◆ DATA:
○ ○ ○ ○ ○ ○ ○

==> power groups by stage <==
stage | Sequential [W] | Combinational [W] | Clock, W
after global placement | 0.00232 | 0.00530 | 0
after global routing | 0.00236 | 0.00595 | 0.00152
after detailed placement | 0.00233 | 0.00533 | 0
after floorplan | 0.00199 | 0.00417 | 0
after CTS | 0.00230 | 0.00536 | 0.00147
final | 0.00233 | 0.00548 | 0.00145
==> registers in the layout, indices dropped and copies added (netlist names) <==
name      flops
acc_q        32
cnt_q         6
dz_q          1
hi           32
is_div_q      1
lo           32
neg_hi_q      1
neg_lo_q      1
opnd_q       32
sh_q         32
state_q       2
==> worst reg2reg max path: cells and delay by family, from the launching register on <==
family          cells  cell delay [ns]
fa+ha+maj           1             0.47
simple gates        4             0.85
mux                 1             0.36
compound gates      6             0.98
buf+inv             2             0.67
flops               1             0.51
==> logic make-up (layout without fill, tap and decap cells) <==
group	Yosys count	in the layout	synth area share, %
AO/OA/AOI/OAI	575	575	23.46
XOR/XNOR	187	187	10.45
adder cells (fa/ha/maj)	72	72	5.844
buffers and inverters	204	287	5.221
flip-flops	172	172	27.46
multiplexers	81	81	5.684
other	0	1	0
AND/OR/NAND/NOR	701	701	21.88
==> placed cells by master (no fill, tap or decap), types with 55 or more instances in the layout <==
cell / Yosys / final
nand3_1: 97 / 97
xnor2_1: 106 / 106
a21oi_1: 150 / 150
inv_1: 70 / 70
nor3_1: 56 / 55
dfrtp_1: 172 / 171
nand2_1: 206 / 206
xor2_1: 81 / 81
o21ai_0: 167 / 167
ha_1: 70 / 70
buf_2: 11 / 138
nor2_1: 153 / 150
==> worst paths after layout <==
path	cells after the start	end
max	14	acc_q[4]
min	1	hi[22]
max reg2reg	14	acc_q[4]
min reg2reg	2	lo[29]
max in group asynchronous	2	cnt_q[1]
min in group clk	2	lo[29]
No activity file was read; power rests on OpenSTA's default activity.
## config.mk

```make
export PLATFORM = sky130hd
export DESIGN_NAME = velocity_digit_converter
export DESIGN_NICKNAME = d
export VERILOG_FILES = /design/src/rtl/velocity_digit_converter.sv
export SDC_FILE = /design/constraint.sdc
export NUM_CORES = 1
export LEC_CHECK = 0
export CELL_PAD_IN_SITES_DETAIL_PLACEMENT = 0
export CELL_PAD_IN_SITES_GLOBAL_PLACEMENT = 2
export CORE_MARGIN = 4
export CORE_UTILIZATION = 30
export CTS_BUF_LIST = sky130_fd_sc_hd__clkbuf_4 sky130_fd_sc_hd__clkbuf_8 sky130_fd_sc_hd__clkbuf_16
export DETAILED_ROUTE_END_ITERATION = 12
export GPL_TIMING_DRIVEN = 0
export PLACE_DENSITY = 0.66
export SYNTH_ARGS = -nofsm -noshare
export SYNTH_HDL_FRONTEND = slang
export SYNTH_SLANG_ARGS = --single-unit
```

## constraint.sdc

```tcl
create_clock -name i_clk -period 8.5 [get_ports i_clk]
set_clock_uncertainty 0.1 [all_clocks]
set_input_delay 1.7 -clock i_clk [delete_from_list [all_inputs] [get_ports i_clk]]
set_output_delay 1.7 -clock i_clk [all_outputs]
set_load 0.02 [all_outputs]
```

## src/rtl/velocity_digit_converter.sv

```systemverilog
// -----------------------------------------------------------------------------
// velocity_digit_converter
//
// Turns one car's signed Q4.6 velocity vector into three BCD digits for the
// status-bar speed readout. The conversion is multi-cycle:
//   IDLE -> MAG -> SCALE -> CONVERT (10 cycles) -> DONE -> IDLE
// That is 12 clock edges from the accepted start edge to the o_valid cycle.
//
// The magnitude is the usual octagonal estimate max + min/2. It is scaled to
// display units and clamped to DISPLAY_MAX. A double-dabble shifter then
// produces the BCD digits. Digit and flag outputs are registered. They change
// only at the edge entering DONE, so the renderer can sample them at any time.
//
// Ports:
//   i_clk            system clock
//   i_rst_n          asynchronous active-low reset
//   i_start          one-cycle convert request (dropped while o_busy=1)
//   i_vel_x/i_vel_y  signed Q4.6 velocity components
//   o_busy           high in every state except IDLE
//   o_valid          one-cycle pulse while in DONE
//   o_hundred/o_ten/o_one  BCD digits of the displayed speed
//   o_blank_hundred  hundreds digit is a leading zero
//   o_blank_ten      tens digit is a leading zero
//   o_saturated      last result was clamped to DISPLAY_MAX
// -----------------------------------------------------------------------------
module velocity_digit_converter #(
    parameter int VEL_WIDTH     = 10,
    parameter int FRAC_WIDTH    = 6,
    parameter int DISPLAY_SCALE = 100,
    parameter int DISPLAY_MAX   = 999
) (
    input  logic                 i_clk,
    input  logic                 i_rst_n,
    input  logic                 i_start,
    input  logic [VEL_WIDTH-1:0] i_vel_x,
    input  logic [VEL_WIDTH-1:0] i_vel_y,
    output logic                 o_busy,
    output logic                 o_valid,
    output logic [3:0]           o_hundred,
    output logic [3:0]           o_ten,
    output logic [3:0]           o_one,
    output logic                 o_blank_hundred,
    output logic                 o_blank_ten,
    output logic                 o_saturated
);

    localparam int MAG_W  = VEL_WIDTH + 1;
    localparam int PROD_W = MAG_W + $clog2(DISPLAY_SCALE + 1);
    localparam int BIN_W  = 10;
    localparam int BCD_W  = 12;

    typedef enum logic [2:0] {
        S_IDLE    = 3'd0,
        S_MAG     = 3'd1,
        S_SCALE   = 3'd2,
        S_CONVERT = 3'd3,
        S_DONE    = 3'd4
    } state_t;

    state_t                r_state;
    state_t                w_state_next;
    logic [VEL_WIDTH-1:0]  r_vel_x;
    logic [VEL_WIDTH-1:0]  r_vel_y;
    logic [MAG_W-1:0]      r_mag;
    logic [BIN_W-1:0]      r_bin;
    logic [BCD_W-1:0]      r_bcd;
    logic [3:0]            r_cnt;
    logic                  r_sat_pend;
    logic [3:0]            r_hundred;
    logic [3:0]            r_ten;
    logic [3:0]            r_one;
    logic                  r_blank_hundred;
    logic                  r_blank_ten;
    logic                  r_saturated;

    logic [VEL_WIDTH-1:0]   w_ax;
    logic [VEL_WIDTH-1:0]   w_ay;
    logic [VEL_WIDTH-1:0]   w_max;
    logic [VEL_WIDTH-1:0]   w_min;
    logic [MAG_W-1:0]       w_mag;
    logic [PROD_W-1:0]      w_prod;
    logic [PROD_W-1:0]      w_val;
    logic                   w_over;
    logic [BIN_W-1:0]       w_bin_load;
    logic [BCD_W-1:0]       w_bcd_adj;
    logic [BCD_W+BIN_W-1:0] w_shift;
    logic [BCD_W-1:0]       w_bcd_next;
    logic [BIN_W-1:0]       w_bin_next;

    // Double-dabble correction for one BCD nibble.
    function automatic logic [3:0] nibble_adjust(input logic [3:0] n);
        logic [3:0] r;
        if (n >= 4'd5) begin
            r = n + 4'd3;
        end else begin
            r = n;
        end
        return r;
    endfunction

    // Double-dabble correction across the whole three-digit accumulator.
    function automatic logic [BCD_W-1:0] bcd_adjust(input logic [BCD_W-1:0] b);
        return {nibble_adjust(b[11:8]), nibble_adjust(b[7:4]), nibble_adjust(b[3:0])};
    endfunction

    // Datapath: |v| (the unsigned view makes -512 become 512), magnitude estimate,
    // scaling with clamping, and one double-dabble step.
    always_comb begin
        if (r_vel_x[VEL_WIDTH-1]) begin
            w_ax = ~r_vel_x + VEL_WIDTH'(1);
        end else begin
            w_ax = r_vel_x;
        end
        if (r_vel_y[VEL_WIDTH-1]) begin
            w_ay = ~r_vel_y + VEL_WIDTH'(1);
        end else begin
            w_ay = r_vel_y;
        end
        if (w_ax >= w_ay) begin
            w_max = w_ax;
            w_min = w_ay;
        end else begin
            w_max = w_ay;
            w_min = w_ax;
        end
        w_mag      = MAG_W'(w_max) + MAG_W'(w_min >> 1);
        w_prod     = PROD_W'(r_mag) * PROD_W'(DISPLAY_SCALE);
        w_val      = w_prod >> FRAC_WIDTH;
        w_over     = (w_val > PROD_W'(DISPLAY_MAX));
        if (w_over) begin
            w_bin_load = BIN_W'(DISPLAY_MAX);
        end else begin
            w_bin_load = w_val[BIN_W-1:0];
        end
        w_bcd_adj  = bcd_adjust(r_bcd);
        w_shift    = {w_bcd_adj, r_bin} << 1;
        w_bcd_next = w_shift[BCD_W+BIN_W-1:BIN_W];
        w_bin_next = w_shift[BIN_W-1:0];
    end

    // FSM state register.
    always_ff @(posedge i_clk or negedge i_rst_n) begin
        if (!i_rst_n) begin
            r_state <= S_IDLE;
        end else begin
            r_state <= w_state_next;
        end
    end

    // FSM next-state logic.
    always_comb begin
        w_state_next = r_state;
        case (r_state)
            S_IDLE: begin
                if (i_start) begin
                    w_state_next = S_MAG;
                end else begin
                    w_state_next = S_IDLE;
                end
            end
            S_MAG:   w_state_next = S_SCALE;
            S_SCALE: w_state_next = S_CONVERT;
            S_CONVERT: begin
                if (r_cnt == 4'd9) begin
                    w_state_next = S_DONE;
                end else begin
                    w_state_next = S_CONVERT;
                end
            end
            S_DONE:  w_state_next = S_IDLE;
            default: w_state_next = S_IDLE;
        endcase
    end

    // FSM outputs, decoded from the state register.
    always_comb begin
        o_busy  = (r_state != S_IDLE);
        o_valid = (r_state == S_DONE);
    end

    // Conversion datapath registers and the held result registers.
    always_ff @(posedge i_clk or negedge i_rst_n) begin
        if (!i_rst_n) begin
            r_vel_x         <= '0;
            r_vel_y         <= '0;
            r_mag           <= '0;
            r_bin           <= '0;
            r_bcd           <= '0;
            r_cnt           <= 4'd0;
            r_sat_pend      <= 1'b0;
            r_hundred       <= 4'd0;
            r_ten           <= 4'd0;
            r_one           <= 4'd0;
            r_blank_hundred <= 1'b1;
            r_blank_ten     <= 1'b1;
            r_saturated     <= 1'b0;
        end else begin
            case (r_state)
                S_IDLE: begin
                    if (i_start) begin
                        r_vel_x <= i_vel_x;
                        r_vel_y <= i_vel_y;
                    end
                end
                S_MAG: begin
                    r_mag <= w_mag;
                end
                S_SCALE: begin
                    r_bin      <= w_bin_load;
                    r_sat_pend <= w_over;
                    r_bcd      <= '0;
                    r_cnt      <= 4'd0;
                end
                S_CONVERT: begin
                    r_bin <= w_bin_next;
                    r_bcd <= w_bcd_next;
                    r_cnt <= r_cnt + 4'd1;
                    // The last iteration's result goes straight to the outputs.
                    if (r_cnt == 4'd9) begin
                        r_hundred       <= w_bcd_next[11:8];
                        r_ten           <= w_bcd_next[7:4];
                        r_one           <= w_bcd_next[3:0];
                        r_blank_hundred <= (w_bcd_next[11:8] == 4'd0);
                        r_blank_ten     <= (w_bcd_next[11:4] == 8'd0);
                        r_saturated     <= r_sat_pend;
                    end
                end
                S_DONE: begin
                    r_cnt <= 4'd0;
                end
                default: begin
                    r_cnt <= 4'd0;
                end
            endcase
        end
    end

    assign o_hundred       = r_hundred;
    assign o_ten           = r_ten;
    assign o_one           = r_one;
    assign o_blank_hundred = r_blank_hundred;
    assign o_blank_ten     = r_blank_ten;
    assign o_saturated     = r_saturated;

endmodule

```

# Word level (Yosys, flattened, before mapping)
# Cells that the tools add are included.
# W data, S select, Z words.
totals:
  output_inout_bits: 17
  in_bits: 23
  ff_bits: 76
  wordCells: 56
classes:
  multipliers: 1
  bitwise_logic: 2
  n_eq_ne: 5
  addsub: 7
  n_mux: 14
  reduce_logical: 8
  order_cmp: 5
op_table:
  columns: ["op", "n"]
  rows:
  - ["$mux W10", 5]
  - ["$pmux W12 S2", 1]
  - ["$add A10 B1 Y10 const B", 2]
  - ["$not A10 Y10", 2]
  - ["$pmux W10 S2", 1]
  - ["$mul A11 B5 Y16 const B", 1]
  - ["$ge A4 B3 Y1 const B", 3]
  - ["$gt A12 B10 Y1 const B", 1]
  - ["$pmux W3 S4", 1]
  - ["$add A10 B9 Y11", 1]
  - ["$ge A10 B10 Y1", 1]
  - ["$add A4 B2 Y4 const B", 2]
  - ["$logic_not A8 Y1", 1]
  - ["$mux W4", 2]
  - ["$pmux W4 S2", 1]
  - ["$eq A3 B2 Y1 const B", 2]
  - ["$mux W3", 2]
  - ["$add A4 B1 Y4 const B", 1]
  - ["$eq A4 B4 Y1 const B", 1]
  - ["$logic_not A4 Y1", 1]
  - ["$reduce_and A2 Y1", 2]
  - ["$add A3 B2 Y3 const B", 1]
  - ["$eq A3 B1 Y1 const B", 1]
  - ["$eq A3 B3 Y1 const B", 1]
  - ["5 further kinds", 5]

# Depth between registers and ports, before layout
logic_depth:
  depth_word: 6
  depth_mapped: 25
  mapped_depth_nobuf: 23

# Worst setup path before layout
# No wires, ideal clock.
synth_timing:
  path_kind: "reg2reg"
  from: "reg r_vel_x[3]"
  to: "reg r_mag[8]"
  arrival_ns: 4.228
  setup_time_ns: 0.118
  n_path_buf: 2
  slack_ns: 4.054
  required_time_ns: 8.282
  synth_period_minus_slack_ns: 4.446
  path_stages_with_launch: 24
  cell_sequence: "dfrtp_1 > or3_1 > o41ai_1 > xor2_1 > inv_1 > ha_1 > o21ai_0 > nand2b_1 > a21oi_1 > a31oi_1 > buf_2 > clkbuf_1 > nor2_1 > a21oi_1 > ha_1 > inv_1 > fa_1 > nor2b_1 > o21ai_0 > a21boi_0 > o311ai_1 > a21oi_1 > nor3b_1 > a21o_1"
synth_between:
  elab_chain_len: 6
  word_cells_on_any_way: 7
  classes_between: "2 x add/sub; 1 x order compare; 3 x mux; 1 x bitwise"
synth_rtl:
  columns: ["item", "line_no", "rtl"]
  rows:
  - ["from (decl)", "62", "logic [VEL_WIDTH-1:0] r_vel_x;"]
  - ["from (signal assigned)", "201", "r_vel_x <= i_vel_x;"]
  - ["$not A10 Y10", "110", "w_ax = ~r_vel_x + VEL_WIDTH'(1);"]
  - ["$add A10 B1 Y10", "110", null]
  - ["$mux W10 (*)", "109", "if (r_vel_x[VEL_WIDTH-1]) begin"]
  - ["$ge A10 B10 Y1", "119", "if (w_ax >= w_ay) begin"]
  - ["$mux W10", "119", null]
  - ["$add A10 B9 Y11 (*)", "126", "w_mag = MAG_W'(w_max) + MAG_W'(w_min >> 1);"]
  - ["to (signal assigned)", "206", "r_mag <= w_mag;"]
  - ["to (decl)", "64", "logic [MAG_W-1:0] r_mag;"]
# Every way passes the cells marked *; elsewhere a longest branch is shown, timed or not.
# A chain may end at the register's enable or synchronous reset.

# Worst setup path after layout
# Ends and elaborated chain as after synthesis.

==> impl_metrics.csv <==
group,metric,value,unit
outcome,outcome,"completed",
sta,maxSlewHeadroom,62.72,%
logic_synthesis,ys.flop_type,"dfrtp_1",
floorplanning,dieArea,20450,um2
global_routing,grt.total_usage,12.57,%
cells_and_area,final_cell_mix,"dfrtp_1 (74), ha_1 (66), nand2_1 (63)",
floorplanning,core_area,17960,um2
cells_and_area,syn2layout_area_growth,18.88,%
sta,fin_ws,3.364,ns
floorplanning,die_y,143.0,um
worst_setup_path,endpoint,"r_mag[8]",
clock_tree,cts_buffer_depth,2,
drt,drtIter0Drc,166,
cells_and_area,diodes,0,
clock_tree,holdBufCountCts,0,
job,cap_violations,0,
sta,fin_crit_sh,60.42,%
min_path,hold_path_depth,2,
sta,maxSlewViolCount,0,
sta,hold_viol,0,
worst_setup_path,path_max_fanout,10,
drt,ant_nets,0,
clock_tree,tritoncts,"yes",
worst_setup_path,worstSetupStartpointType,"register",
cells_and_area,final_layout_size_suffix_gt1_share,9.302,%
logic_synthesis,yosysSeqAreaShare,34.83,%
sta,rsz0062_at_grt,"no",
worst_setup_path,arrival,5.27,ns
clock_tree,cts_setup_buffers,0,
logic_synthesis,synth_nets,685,
worst_setup_path,critical_path_class,"reg -> reg",
drt,drc,0,
logic_synthesis,synth_edf_count,0,
worst_setup_path,end_kind,"register",
logic_synthesis,syn-cell-area,5468,um2
global_routing,antenna_found_initial,0,
logic_synthesis,ys_ff_latch,76,
logic_synthesis,ys_types,63,
logic_synthesis,ys_warn_count,0,
drt,vias,4292,
logic_synthesis,syn_inst,589,
clock_tree,post_cts_resized,0,
floorplanning,rows,49,
min_path,hold_class,"reg -> reg",
placement,portBuffers,39,
sta,period_minus_slack,5.136,ns
drt,wl,12360,um
clock_tree,clockRootBuffer,"clkbuf_16",
cells_and_area,ff_latch_area,1904,um2
drt,post_drt_wl_per_cell,14.14,um
drt,via_per_inst,4.911,
worst_setup_path,rrSetupSlack,3.36,ns
placement,dpl.hpwl,9841,um
global_routing,grt_pass1_vias,4251,
global_routing,grt_pass1_wl,20670,um
global_routing,grt_overflow,0,
cells_and_area,layout_commonest_cell,"dfrtp_1",
clock_tree,clk_pin_slew_worst_paths,0.07,ns
drt,drtPass1Iterations,4,
sta,fmax,0.1947,GHz
clock_tree,cts.sinks,76,
global_routing,grt_max_degree,44,
logic_synthesis,syn_area_per_cell,9.283,um2
cells_and_area,fillCellCount,1818,
floorplanning,floorplan.initialDensity,30.44,%
clock_tree,cts_made_buffers,9,
worst_setup_path,crit_required,8.63,ns
logic_synthesis,synthArstFlopShare,100.0,%
cells_and_area,layout.nets,736,
worst_setup_path,timing.rr.end,"r_mag[8]",
floorplanning,die_x,143.0,um
cells_and_area,multi_input_area,3281,um2
placement,gp_congestion,0.7837,
worst_setup_path,critPathLaunch,"r_vel_x[3]",
worst_setup_path,reg2reg_from,"r_vel_x[3]",
sta,tns,0,ns
placement,dp_slack,3.370,ns
worst_setup_path,r2r_cells,23,
floorplanning,ios,40,
sta,tightestPinTransition,0.5558,ns
clock_tree,clock_latency,0.34,ns
sta,setup_viol,0,
clock_tree,h-tree-depth,3,
[state kept, by name, summed over array words and instances (netlist names)]
name	count
r_cnt	4
r_state	3
r_sat_pend	1
o_ten	4
r_bcd	12
o_blank_ten	1
o_saturated	1
r_vel_y	10
o_one	4
o_hundred	4
r_bin	10
o_blank_hundred	1
r_mag	11
r_vel_x	10
[routing by layer]
layer	GRT usage, %	share of wire, %	vias to the layer above
met3	2.713	3.0	16
met2	21.14	49	65
li1	-	-	2164
met4	3.902	1.4	0
met5	0	0	-
met1	16.18	47	2047
[per-stage QoR]
| stage | area, um2 | hold WS, ns | std cells | util [%] |
|---|---|---|---|---|
| 2_1_floorplan | 5468 | 0.3394 | 589 | - |
| 3_3_place_gp | 6145 | 0.3427 | 857 | 34.21 |
| 3_5_place_dp | 6170 | 0.3444 | 858 | 34.35 |
| 4_1_cts | 6500 | 0.3543 | 874 | 36.18 |
| 5_1_grt | 6500 | 0.3772 | 874 | 36.18 |
| 6_report | 6500 | 0.3509 | 874 | 36.18 |
[worst max-delay path: stages, from the launching register on]
cell      delay [ns]
dfrtp_1         0.43
or3_1           0.42
o41ai_1         0.41
xor2_1          0.28
inv_1           0.10
ha_1            0.28
o21ai_0         0.07
nand2b_1        0.07
a21oi_1         0.07
a31oi_1         0.12
buf_2           0.28
clkbuf_1        0.38
nor2_1          0.08
a21oi_1         0.13
ha_1            0.18
inv_1           0.05
fa_1            0.40
nor2b_1         0.12
o21ai_0         0.11
a21boi_0        0.36
o311ai_1        0.16
a21oi_1         0.18
nor3b_1         0.08
a21o_1          0.16
[cell usage after synthesis (2+ instances only)]
master	n	share of area, %
nand2_1	63	4.3
inv_1	54	3.7
a21boi_0	2	0.27
xnor2_1	12	1.9
nor3b_1	6	0.82
o31ai_1	6	0.82
a31oi_4	2	0.78
o22ai_1	6	0.69
a21oi_2	2	0.32
a21oi_1	35	3.2
xor2_1	20	3.2
a22o_1	2	0.32
a22oi_1	2	0.27
nor3_1	8	0.73
o21ai_0	50	4.6
nor2_1	36	2.5
and2_1	2	0.23
mux2_2	20	4.1
buf_2	4	0.37
or3_1	4	0.46
a211oi_1	3	0.41
dfrtp_1	74	34
ha_1	66	15
fa_1	7	2.6
o211ai_1	2	0.27
o41ai_1	2	0.32
dfstp_2	2	0.96
nand2b_1	10	1.1
a21o_1	4	0.55
nand3_1	5	0.46
buf_1	3	0.21
nor2b_1	5	0.57
mux2i_1	12	2.2
o21ai_1	8	0.73
or3b_2	2	0.32
a31oi_1	6	0.69
clkbuf_1	12	0.82
a31o_1	2	0.32
o2111ai_1	2	0.32
o21a_1	2	0.27
nand4b_1	2	0.32
[final cells by class]
cell class / instances / share of cell area (%)
Multi-Input combinational cell: 439 / 50.47
Sequential cell: 76 / 29.30
Timing Repair Buffer: 40 / 6.391
Tap cell: 229 / 4.408
Clock buffer: 9 / 3.465
Inverter: 55 / 3.176
Clock inverter: 7 / 1.617
Buffer: 19 / 1.174
[worst min-delay path by stage]
| stage | endpoint | startpoint |
|---|---|---|
| final | o_blank_hundred | o_blank_hundred |
| after global routing | o_blank_hundred | o_blank_hundred |
| after CTS | o_blank_hundred | o_blank_hundred |
| after detailed placement | o_blank_hundred | o_blank_hundred |
| after global placement | o_blank_hundred | o_blank_hundred |
| after floorplan | o_saturated | r_sat_pend |
[logic make-up after synthesis]
family / after synthesis / share of synthesized area (%)
AOI/OAI and AO/OA: 150 / 17.39
xor gates and xnor gates: 33 / 5.423
adders and majority gates: 73 / 17.67
buffers and inverters: 74 / 5.171
DFF: 76 / 34.83
muxes: 32 / 6.316
and+or+nand+nor: 151 / 13.20
Power is left out: the tool's default activity adds up to more than one toggle a clock period on the data nets, which glitch-free logic cannot reach.
[src/rtl/trigger_monitor.sv]
// ============================================================================
// Module   : trigger_monitor
// Purpose  : Receive-side checker for the periodic active-low trigger. It
//            measures the trigger period, locks after repeated correct
//            periods and raises sticky errors.
//            Optional define TRIG_MON_TIMEOUT_EN adds a missing-pulse timeout.
// Revision : 1.0  initial release
// ============================================================================
`default_nettype none

module trigger_monitor #(
    parameter int N        = 2,
    parameter int CNT_W    = 8,
    parameter int LOCK_CNT = 4
) (
    input  logic             clk,
    input  logic             rst,
    input  logic             trigger,
    input  logic             nul,
    output logic             pulse,
    output logic [CNT_W-1:0] period,
    output logic             period_valid,
    output logic             locked,
    output logic             err,
    output logic             miss
);

    localparam logic [1:0] S_IDLE   = 2'd0;
    localparam logic [1:0] S_ACQ    = 2'd1;
    localparam logic [1:0] S_LOCKED = 2'd2;
    localparam logic [1:0] S_ERR    = 2'd3;

    localparam logic [CNT_W-1:0] C_MAX  = {CNT_W{1'b1}};
    localparam logic [CNT_W-1:0] C_ONE  = {{(CNT_W-1){1'b0}}, 1'b1};
    localparam logic [CNT_W-1:0] C_N    = N[CNT_W-1:0];
    localparam logic [3:0]       C_LOCK = LOCK_CNT[3:0];

`ifdef TRIG_MON_TIMEOUT_EN
    localparam int               C_TO_INT  = ((2 * N - 1) > ((2 ** CNT_W) - 1)) ?
                                             ((2 ** CNT_W) - 1) : (2 * N - 1);
    localparam logic [CNT_W-1:0] C_TIMEOUT = C_TO_INT[CNT_W-1:0];
    logic                        w_timeout;
    logic                        r_miss;
`endif

    logic             r_trig_q;
    logic [CNT_W-1:0] r_gap_cnt;
    logic [3:0]       r_match_cnt;
    logic [1:0]       r_state;
    logic             r_pulse;
    logic [CNT_W-1:0] r_period;
    logic             r_period_valid;
    logic             r_locked;
    logic             r_err;

    logic             w_low;
    logic [CNT_W-1:0] w_meas;
    logic             w_period_ok;
    logic [3:0]       w_inc_match;
    logic [1:0]       w_next_state;
    logic [3:0]       w_next_match;
    logic             w_set_err;
    logic [CNT_W-1:0] w_next_gap;

    always_comb begin
        w_low        = ~r_trig_q;
        // A saturated measurement can never equal N, so it always mismatches.
        w_meas       = (r_gap_cnt == C_MAX) ? C_MAX : (r_gap_cnt + C_ONE);
        w_period_ok  = (w_meas == C_N);
        w_inc_match  = r_match_cnt + 4'd1;
        w_next_gap   = w_low ? '0 : ((r_gap_cnt == C_MAX) ? C_MAX : (r_gap_cnt + C_ONE));
        w_next_state = r_state;
        w_next_match = r_match_cnt;
        w_set_err    = 1'b0;
`ifdef TRIG_MON_TIMEOUT_EN
        w_timeout    = 1'b0;
`endif
        if (w_low) begin
            case (r_state)
                S_IDLE: begin
                    w_next_state = S_ACQ;
                    w_next_match = 4'd0;
                end
                S_ACQ, S_ERR: begin
                    if (w_period_ok) begin
                        w_next_match = w_inc_match;
                        if (w_inc_match == C_LOCK) begin
                            w_next_state = S_LOCKED;
                        end
                    end else begin
                        w_next_match = 4'd0;
                    end
                end
                S_LOCKED: begin
                    if (!w_period_ok) begin
                        w_next_state = S_ERR;
                        w_next_match = 4'd0;
                        w_set_err    = 1'b1;
                    end
                end
                default: begin
                    w_next_state = S_IDLE;
                    w_next_match = 4'd0;
                end
            endcase
        end
`ifdef TRIG_MON_TIMEOUT_EN
        else if ((r_state == S_LOCKED) && (r_gap_cnt == C_TIMEOUT)) begin
            w_timeout    = 1'b1;
            w_next_state = S_ERR;
            w_next_match = 4'd0;
            w_set_err    = 1'b1;
        end
`endif
    end

    always_ff @(posedge clk) begin
        if (rst) begin
            r_trig_q       <= 1'b1;
            r_gap_cnt      <= '0;
            r_match_cnt    <= 4'd0;
            r_state        <= S_IDLE;
            r_pulse        <= 1'b0;
            r_period       <= '0;
            r_period_valid <= 1'b0;
            r_locked       <= 1'b0;
            r_err          <= 1'b0;
        end else begin
            r_trig_q <= trigger;
            // Restart discards any coincident low sample; period is kept.
            if (!nul) begin
                r_gap_cnt      <= '0;
                r_match_cnt    <= 4'd0;
                r_state        <= S_IDLE;
                r_pulse        <= 1'b0;
                r_period_valid <= 1'b0;
                r_locked       <= 1'b0;
                r_err          <= 1'b0;
            end else begin
                r_gap_cnt      <= w_next_gap;
                r_match_cnt    <= w_next_match;
                r_state        <= w_next_state;
                r_pulse        <= w_low;
                r_period_valid <= w_low && (r_state != S_IDLE);
                r_locked       <= (w_next_state == S_LOCKED);
                if (w_low && (r_state != S_IDLE)) begin
                    r_period <= w_meas;
                end
                if (w_set_err) begin
                    r_err <= 1'b1;
                end
            end
        end
    end

`ifdef TRIG_MON_TIMEOUT_EN
    always_ff @(posedge clk) begin
        if (rst || !nul) begin
            r_miss <= 1'b0;
        end else begin
            r_miss <= w_timeout;
        end
    end
    assign miss = r_miss;
`else
    assign miss = 1'b0;
`endif

    assign pulse        = r_pulse;
    assign period       = r_period;
    assign period_valid = r_period_valid;
    assign locked       = r_locked;
    assign err          = r_err;

endmodule

`default_nettype wire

○ ○ ○ ○ ○ ○ ○

Every line above with the word "layer" belongs in the answer, copied as written.

◆ ANSWER BELOW:
[routing by layer]
layer	GRT usage, %	share of wire, %	vias to the layer above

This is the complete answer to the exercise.